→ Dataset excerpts
**config.mk**
```make
export PLATFORM = sky130hd
export DESIGN_NAME = pmr_device_flat
export DESIGN_NICKNAME = d
export VERILOG_FILES = /design/src/pmr_pkg.sv /design/src/pmr_link.sv /design/src/pmr_device.sv /design/src/flat_wrapper.sv
export SDC_FILE = /design/constraint.sdc
export NUM_CORES = 2
export LEC_CHECK = 0
export BUFFER_PORTS_ARGS = -buffer_cell sky130_fd_sc_hd__buf_2
export CORE_ASPECT_RATIO = 1.25
export CORE_MARGIN = 4
export CORE_UTILIZATION = 45
export CTS_CLUSTER_DIAMETER = 50
export DETAILED_ROUTE_END_ITERATION = 8
export GPL_ROUTABILITY_DRIVEN = 0
export GPL_TIMING_DRIVEN = 1
export PLACE_DENSITY_LB_ADDON = 0.15
export SYNTH_ARGS = -nofsm -noshare
export SYNTH_HDL_FRONTEND = slang
export SYNTH_SLANG_ARGS = --single-unit
```
**constraint.sdc**
```tcl
create_clock -name sys_clk -period 5.15 [get_ports sys_clk]
set_input_delay 0 -clock sys_clk [delete_from_list [all_inputs] [get_ports sys_clk]]
set_output_delay 0 -clock sys_clk [all_outputs]
set_load 0.005 [all_outputs]
```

→ What the task asks
Reproduce every record exactly, line by line.

→ Answer space
**config.mk**
```make
export PLATFORM = sky130hd
export DESIGN_NAME = pmr_device_flat
export DESIGN_NICKNAME = d
export VERILOG_FILES = /design/src/pmr_pkg.sv /design/src/pmr_link.sv /design/src/pmr_device.sv /design/src/flat_wrapper.sv
export SDC_FILE = /design/constraint.sdc
export NUM_CORES = 2
export LEC_CHECK = 0
export BUFFER_PORTS_ARGS = -buffer_cell sky130_fd_sc_hd__buf_2
export CORE_ASPECT_RATIO = 1.25
export CORE_MARGIN = 4
export CORE_UTILIZATION = 45
export CTS_CLUSTER_DIAMETER = 50
export DETAILED_ROUTE_END_ITERATION = 8
export GPL_ROUTABILITY_DRIVEN = 0
export GPL_TIMING_DRIVEN = 1
export PLACE_DENSITY_LB_ADDON = 0.15
export SYNTH_ARGS = -nofsm -noshare
export SYNTH_HDL_FRONTEND = slang
export SYNTH_SLANG_ARGS = --single-unit
```
**constraint.sdc**
```tcl
create_clock -name sys_clk -period 5.15 [get_ports sys_clk]
set_input_delay 0 -clock sys_clk [delete_from_list [all_inputs] [get_ports sys_clk]]
set_output_delay 0 -clock sys_clk [all_outputs]
set_load 0.005 [all_outputs]
```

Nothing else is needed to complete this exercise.